• [AIM OF THE TASK]:
Look through the lines below and copy each one that includes "wire".

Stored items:
`src/rtl/nand_strobe_ctrl.sv`:
```
`timescale 1ns/1ps
module nand_strobe_ctrl #(
  parameter int DATA_W = 8,
  parameter int CFG_W  = 32
) (
  input  logic              clk,
  input  logic              rst_n,
  input  logic [CFG_W-1:0]  cfg_timing,
  input  logic              req_valid,
  input  logic [1:0]        req_kind,
  input  logic              req_write,
  input  logic [DATA_W-1:0] req_wdata,
  output logic              busy,
  output logic [DATA_W-1:0] rd_data,
  output logic              rd_valid,
  output logic              status_ready,
  output logic              nand_ce_n,
  output logic              nand_cle,
  output logic              nand_ale,
  output logic              nand_we_n,
  output logic              nand_re_n,
  output logic [DATA_W-1:0] nand_dq_out,
  output logic              nand_dq_oe,
  input  logic [DATA_W-1:0] nand_dq_in,
  input  logic              nand_rdy
);
  localparam int WS_LSB = 26, WS_W = 4;
  localparam int WP_LSB = 20, WP_W = 6;
  localparam int WH_LSB = 17, WH_W = 3;
  localparam int RS_LSB = 13, RS_W = 4;
  localparam int RP_LSB = 7,  RP_W = 6;
  localparam int RH_LSB = 4,  RH_W = 3;
  localparam int TA_LSB = 2,  TA_W = 2;
  localparam int CNT_W  = (WP_W > RP_W) ? WP_W : RP_W;

  localparam logic [1:0] K_DATA = 2'd0, K_CMD = 2'd1, K_ADDR = 2'd2, K_LATCH = 2'd3;

  typedef enum logic [2:0] {PH_IDLE, PH_SETUP, PH_STROBE, PH_HOLD, PH_TURN} phase_t;

  phase_t             phase;
  logic [CNT_W-1:0]   cnt, lim;
  logic [CNT_W-1:0]   setup_q, strobe_q, hold_q, turn_q;
  logic               wr_q, cle_q, ale_q, rdy_s1, rdy_s2;
  logic [DATA_W-1:0]  wd_q;

  wire unused_cfg = ^{cfg_timing[31:30], cfg_timing[1:0]};

  wire idle     = (phase == PH_IDLE);
  wire take     = req_valid && idle;
  wire bus_take = take && (req_kind != K_LATCH);
  wire eff_wr   = req_write || (req_kind != K_DATA);
  wire active   = (phase == PH_SETUP) || (phase == PH_STROBE) || (phase == PH_HOLD);

  always_comb begin
    case (phase)
      PH_SETUP:  lim = setup_q;
      PH_STROBE: lim = strobe_q;
      PH_HOLD:   lim = hold_q;
      PH_TURN:   lim = turn_q;
      default:   lim = '0;
    endcase
  end

  wire last    = (cnt == lim);
  wire cap_now = (phase == PH_STROBE) && last && !wr_q;

  always_ff @(posedge clk or negedge rst_n) begin
    if (!rst_n) begin
      phase    <= PH_IDLE;
      cnt      <= '0;
      wr_q     <= 1'b0;
      wd_q     <= '0;
      setup_q  <= '0;
      strobe_q <= '0;
      hold_q   <= '0;
      turn_q   <= '0;
    end else if (bus_take) begin
      phase    <= PH_SETUP;
      cnt      <= '0;
      wr_q     <= eff_wr;
      wd_q     <= req_wdata;
      setup_q  <= eff_wr ? CNT_W'(cfg_timing[WS_LSB +: WS_W]) : CNT_W'(cfg_timing[RS_LSB +: RS_W]);
      strobe_q <= eff_wr ? CNT_W'(cfg_timing[WP_LSB +: WP_W]) : CNT_W'(cfg_timing[RP_LSB +: RP_W]);
      hold_q   <= eff_wr ? CNT_W'(cfg_timing[WH_LSB +: WH_W]) : CNT_W'(cfg_timing[RH_LSB +: RH_W]);
      turn_q   <= CNT_W'(cfg_timing[TA_LSB +: TA_W]);
    end else if (!idle) begin
      if (last) begin
        cnt <= '0;
        case (phase)
          PH_SETUP:  phase <= PH_STROBE;
          PH_STROBE: phase <= PH_HOLD;
          PH_HOLD:   phase <= PH_TURN;
          default:   phase <= PH_IDLE;
        endcase
      end else begin
        cnt <= cnt + CNT_W'(1);
      end
    end
  end

  always_ff @(posedge clk or negedge rst_n) begin
    if (!rst_n) begin
      cle_q <= 1'b0;
      ale_q <= 1'b0;
    end else if (take) begin
      if (req_kind == K_LATCH) begin
        cle_q <= req_wdata[0];
        ale_q <= req_wdata[1];
      end else begin
        cle_q <= (req_kind == K_CMD);
        ale_q <= (req_kind == K_ADDR);
      end
    end
  end

  always_ff @(posedge clk or negedge rst_n) begin
    if (!rst_n) begin
      rd_valid <= 1'b0;
      rd_data  <= '0;
      rdy_s1   <= 1'b0;
      rdy_s2   <= 1'b0;
    end else begin
      rd_valid <= cap_now;
      if (cap_now) rd_data <= nand_dq_in;
      rdy_s1 <= nand_rdy;
      rdy_s2 <= rdy_s1;
    end
  end

  assign busy         = !idle;
  assign status_ready = rdy_s2;
  assign nand_ce_n    = !active;
  assign nand_we_n    = !((phase == PH_STROBE) && wr_q);
  assign nand_re_n    = !((phase == PH_STROBE) && !wr_q);
  assign nand_dq_oe   = active && wr_q;
  assign nand_dq_out  = wd_q;
  assign nand_cle     = cle_q;
  assign nand_ale     = ale_q;

  assert_strobe_excl_R11: assert property (@(posedge clk) disable iff (!rst_n)
    !(!nand_we_n && !nand_re_n));

  assert_idle_quiet_R7: assert property (@(posedge clk) disable iff (!rst_n)
    !busy |-> (nand_ce_n && nand_we_n && nand_re_n && !nand_dq_oe));

  assert_accept_busy_R7: assert property (@(posedge clk) disable iff (!rst_n)
    (req_valid && !busy && req_kind != K_LATCH) |=> busy);

  assert_latch_only_R8: assert property (@(posedge clk) disable iff (!rst_n)
    (req_valid && !busy && req_kind == K_LATCH) |=> (!busy && nand_ce_n));

  assert_latch_excl_R2: assert property (@(posedge clk) disable iff (!rst_n)
    !nand_ce_n |-> !(nand_cle && nand_ale));

  assert_read_capture_R6: assert property (@(posedge clk) disable iff (!rst_n)
    rd_valid |-> (nand_re_n && $past(!nand_re_n)));
endmodule

```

• [YOUR SOLUTION]:
  wire unused_cfg = ^{cfg_timing[31:30], cfg_timing[1:0]};
  wire idle     = (phase == PH_IDLE);
  wire take     = req_valid && idle;
  wire bus_take = take && (req_kind != K_LATCH);
  wire eff_wr   = req_write || (req_kind != K_DATA);
  wire active   = (phase == PH_SETUP) || (phase == PH_STROBE) || (phase == PH_HOLD);
  wire last    = (cnt == lim);
  wire cap_now = (phase == PH_STROBE) && last && !wr_q;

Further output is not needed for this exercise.